A DISABLED homeowner is ‘delighted’ after government planners overturned a council demand he rip up £6,000 of decking in his back garden.
Anthony Langford installed a ‘vital’ raised wooden structure to aid mobility in and out of his house in Highbury Grove, Cosham last year.
But the 63-year-old – who suffers from hereditary spastic paraplegia – feared he may have to tear it down after Portsmouth City Council refused his retrospective planning bid for the work.
The application was submitted after a neighbour complained about the height of the decking.
Now after months of uncertainty and a successful appeal to the government Planning Inspectorate, Mr Langford said: ‘Thank God this is over.’

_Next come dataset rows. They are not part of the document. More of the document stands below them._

`config.mk`:
```
export PLATFORM = sky130hd
export DESIGN_NAME = mm_tile_sequencer
export DESIGN_NICKNAME = d
export VERILOG_FILES = /design/src/rtl/mm_seq_pkg.sv /design/src/rtl/mm_seq_credit_counter.sv /design/src/rtl/mm_tile_sequencer.sv
export SDC_FILE = /design/constraint.sdc
export NUM_CORES = 1
export LEC_CHECK = 0
export CORE_MARGIN = 2
export CORE_UTILIZATION = 42
export DETAILED_ROUTE_END_ITERATION = 10
export PLACE_DENSITY = 0.62
export SYNTH_ARGS = -nofsm -noshare
export SYNTH_HDL_FRONTEND = slang
export SYNTH_HIERARCHICAL = 1
export SYNTH_SLANG_ARGS = --single-unit
```
`constraint.sdc`:
```
create_clock -name ap_clk -period 4.8 [get_ports ap_clk]
set_clock_uncertainty 0.2 [all_clocks]
set_input_delay 0.72 -clock ap_clk [delete_from_list [all_inputs] [get_ports ap_clk]]
set_output_delay 0.72 -clock ap_clk [all_outputs]
set_load 0.1 [all_outputs]
```
[src/rtl/rce_parity_accumulator.sv]
// Serial parity accumulator for the ring-circulant encoder: folds one message
// bit per accepted cycle into an M-bit rotate-then-XOR accumulator and hands the
// result to the final parity register with a one-cycle load strobe.
// Optional build macro RCE_START_ERR_EN: adds a sticky err output and makes a
// start during accumulation an error instead of a restart.
module rce_parity_accumulator #(
  parameter int unsigned M  = 4,
  parameter int unsigned K  = 64,
  localparam int unsigned CW = $clog2(K)
) (
  input  logic         clk,
  input  logic         rst,
  input  logic         start,
  input  logic         msg_valid,
  input  logic         msg_bit,
  input  logic [M-1:0] g_row,
`ifdef RCE_START_ERR_EN
  output logic         err,
`endif
  output logic         msg_ready,
  output logic         busy,
  output logic [M-1:0] par_out,
  output logic         par_sel,
  output logic         par_valid
);

  typedef enum logic [1:0] {
    IDLE = 2'd0,
    ACC  = 2'd1,
    DONE = 2'd2
  } state_t;

  state_t         state_q, state_d;
  logic [M-1:0]   p_q, p_d;
  logic [CW-1:0]  cnt_q, cnt_d;
  logic           msg_ready_d, busy_d, par_sel_d, par_valid_d;
  logic           take;
  logic [M-1:0]   p_acc;
  logic           last_bit;

`ifdef RCE_START_ERR_EN
  logic err_q, err_d;
  assign err = err_q;
`endif

  // GF(2) accumulator step: rotate left by one, then add the row if the bit is set
  assign p_acc    = {p_q[M-2:0], p_q[M-1]} ^ (msg_bit ? g_row : '0);
  assign last_bit = (cnt_q == CW'(K - 1));
  assign par_out  = p_q;

  // Next-state, datapath and registered-output decode
  always_comb begin
    state_d = state_q;
    p_d     = p_q;
    cnt_d   = cnt_q;
    take    = 1'b0;
`ifdef RCE_START_ERR_EN
    err_d   = err_q;
`endif
    case (state_q)
      IDLE: begin
        if (start) begin
          state_d = ACC;
          p_d     = '0;
          cnt_d   = '0;
        end
      end
      ACC: begin
`ifdef RCE_START_ERR_EN
        if (start) err_d = 1'b1;
        take = msg_valid;
`else
        if (start) begin
          p_d   = '0;
          cnt_d = '0;
        end else begin
          take = msg_valid;
        end
`endif
        if (take) begin
          p_d = p_acc;
          // Counter parks at K-1 on the final bit so it never wraps
          if (last_bit) state_d = DONE;
          else          cnt_d   = cnt_q + CW'(1);
        end
      end
      DONE: begin
        state_d = IDLE;
      end
      default: begin
        state_d = IDLE;
      end
    endcase
    msg_ready_d = (state_d == ACC);
    busy_d      = (state_d != IDLE);
    par_valid_d = (state_d == DONE);
    par_sel_d   = (state_d != DONE);
  end

  // State, accumulator and output registers
  always_ff @(posedge clk or negedge rst) begin
    if (!rst) begin
      state_q   <= IDLE;
      p_q       <= '0;
      cnt_q     <= '0;
      msg_ready <= 1'b0;
      busy      <= 1'b0;
      par_valid <= 1'b0;
      par_sel   <= 1'b1;
    end else begin
      state_q   <= state_d;
      p_q       <= p_d;
      cnt_q     <= cnt_d;
      msg_ready <= msg_ready_d;
      busy      <= busy_d;
      par_valid <= par_valid_d;
      par_sel   <= par_sel_d;
    end
  end

`ifdef RCE_START_ERR_EN
  // Sticky start-during-accumulation flag, cleared only by reset
  always_ff @(posedge clk or negedge rst) begin
    if (!rst) err_q <= 1'b0;
    else      err_q <= err_d;
  end
`endif

endmodule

Reflecting on his victory, he said: ‘This just goes to show how worthwhile it is appealing if you feel you may have grounds for a case.

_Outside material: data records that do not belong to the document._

## src/rtl/life_grid_reader_pkg.sv

```systemverilog
// Shared types and width helpers for the life grid reader.
package life_grid_reader_pkg;

  typedef enum logic [1:0] {
    ST_IDLE,
    ST_SEND,
    ST_DONE
  } state_t;

  // Width of an index/count that must hold at least one bit even for n <= 1.
  function automatic int safe_clog2(input int n);
    return (n > 1) ? $clog2(n) : 1;
  endfunction

endpackage

```

## src/rtl/life_grid_reader_dff.sv

```systemverilog
// Plain W-bit register with synchronous active-low clear; holds the grid snapshot.
module life_grid_reader_dff #(
  parameter int W = 1
) (
  input  logic         clk,
  input  logic         _rst,
  input  logic [W-1:0] d,
  output logic [W-1:0] q
);

  always_ff @(posedge clk) begin
    if (!_rst) q <= '0;
    else       q <= d;
  end

endmodule

```

## src/rtl/life_grid_reader.sv

```systemverilog
// Snapshots a W x H life grid on start and streams it one row per beat (LIFE_READER_POPCOUNT_EN adds pop counts).
// Latency: first row valid 1 cycle after start; done pulses 1 cycle after the last beat is accepted.
// Backpressure: out_row/out_idx/out_last hold while out_valid & !out_ready; start outside IDLE is dropped.
module life_grid_reader
  import life_grid_reader_pkg::*;
#(
  parameter  int W  = 8,
  parameter  int H  = 8,
  localparam int RW = safe_clog2(H)
`ifdef LIFE_READER_POPCOUNT_EN
  ,
  localparam int PW = safe_clog2(W + 1),
  localparam int FW = safe_clog2(W * H + 1)
`endif
) (
  input  logic            clk,
  input  logic            _rst,
  input  logic [W*H-1:0]  grid,
  input  logic            start,
  output logic            busy,
  output logic            out_valid,
  input  logic            out_ready,
  output logic [W-1:0]    out_row,
  output logic [RW-1:0]   out_idx,
  output logic            out_last,
`ifdef LIFE_READER_POPCOUNT_EN
  output logic [PW-1:0]   out_pop,
  output logic [FW-1:0]   frame_pop,
`endif
  output logic            done
);

  localparam int SW = safe_clog2(W * H);

  state_t           state;
  logic             capture;
  logic [W*H-1:0]   snap_d;
  logic [W*H-1:0]   snap_q;
  logic [SW-1:0]    row_base;

  assign capture = (state == ST_IDLE) && start;
  assign snap_d  = capture ? grid : snap_q;

  life_grid_reader_dff #(
    .W (W * H)
  ) u_snap (
    .clk  (clk),
    ._rst (_rst),
    .d    (snap_d),
    .q    (snap_q)
  );

  always_comb begin
    row_base = SW'(out_idx) * SW'(W);
    out_row  = snap_q[row_base +: W];
  end

  always_ff @(posedge clk) begin
    if (!_rst) begin
      state     <= ST_IDLE;
      busy      <= 1'b0;
      out_valid <= 1'b0;
      out_last  <= 1'b0;
      out_idx   <= '0;
      done      <= 1'b0;
    end else begin
      case (state)
        ST_IDLE: begin
          if (start) begin
            state     <= ST_SEND;
            busy      <= 1'b1;
            out_valid <= 1'b1;
            out_idx   <= '0;
            out_last  <= (H == 1);
          end
        end
        ST_SEND: begin
          // out_valid is always high here, so out_ready alone marks a handshake.
          if (out_ready) begin
            if (out_last) begin
              state     <= ST_DONE;
              out_valid <= 1'b0;
              out_last  <= 1'b0;
              done      <= 1'b1;
            end else begin
              out_idx  <= out_idx + 1'b1;
              out_last <= (int'(out_idx) + 2 == H);
            end
          end
        end
        ST_DONE: begin
          state   <= ST_IDLE;
          done    <= 1'b0;
          busy    <= 1'b0;
          out_idx <= '0;
        end
        default: state <= ST_IDLE;
      endcase
    end
  end

`ifdef LIFE_READER_POPCOUNT_EN
  logic [FW-1:0] snap_pop;

  always_comb begin
    out_pop = '0;
    for (int c = 0; c < W; c++) out_pop = out_pop + PW'(out_row[c]);
    snap_pop = '0;
    for (int b = 0; b < W * H; b++) snap_pop = snap_pop + FW'(snap_q[b]);
  end

  always_ff @(posedge clk) begin
    if (!_rst)                                       frame_pop <= '0;
    else if (state == ST_SEND && out_ready && out_last) frame_pop <= snap_pop;
  end
`endif

endmodule

```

‘Getting this decking installed has literally changed my life.
‘It used to take me about 20 minutes to struggle up the stairs into my house, but this structure has brought that down to about two, now I can get my scooter in and out.
‘This has been a very expensive process, what with submitting various documents and an appeal, but I am extremely glad it’s nearly over now.’
After visiting his home on January 15, an inspector said Mr Langford must now put up 1.8m fences either side of his decking by April 19, 2018.
In his report, Inspector Martin Andrews said Mr Langford had a ‘serious and progressive disability’ and the decking was installed on professional advice ‘to help him manage his condition’.
He said there was no conflict with the Local Plan and it could stay if boundary screening was installed.
Claire Upton Brown, assistant director of city development said: ‘We accept the decision of the Planning Inspectorate.’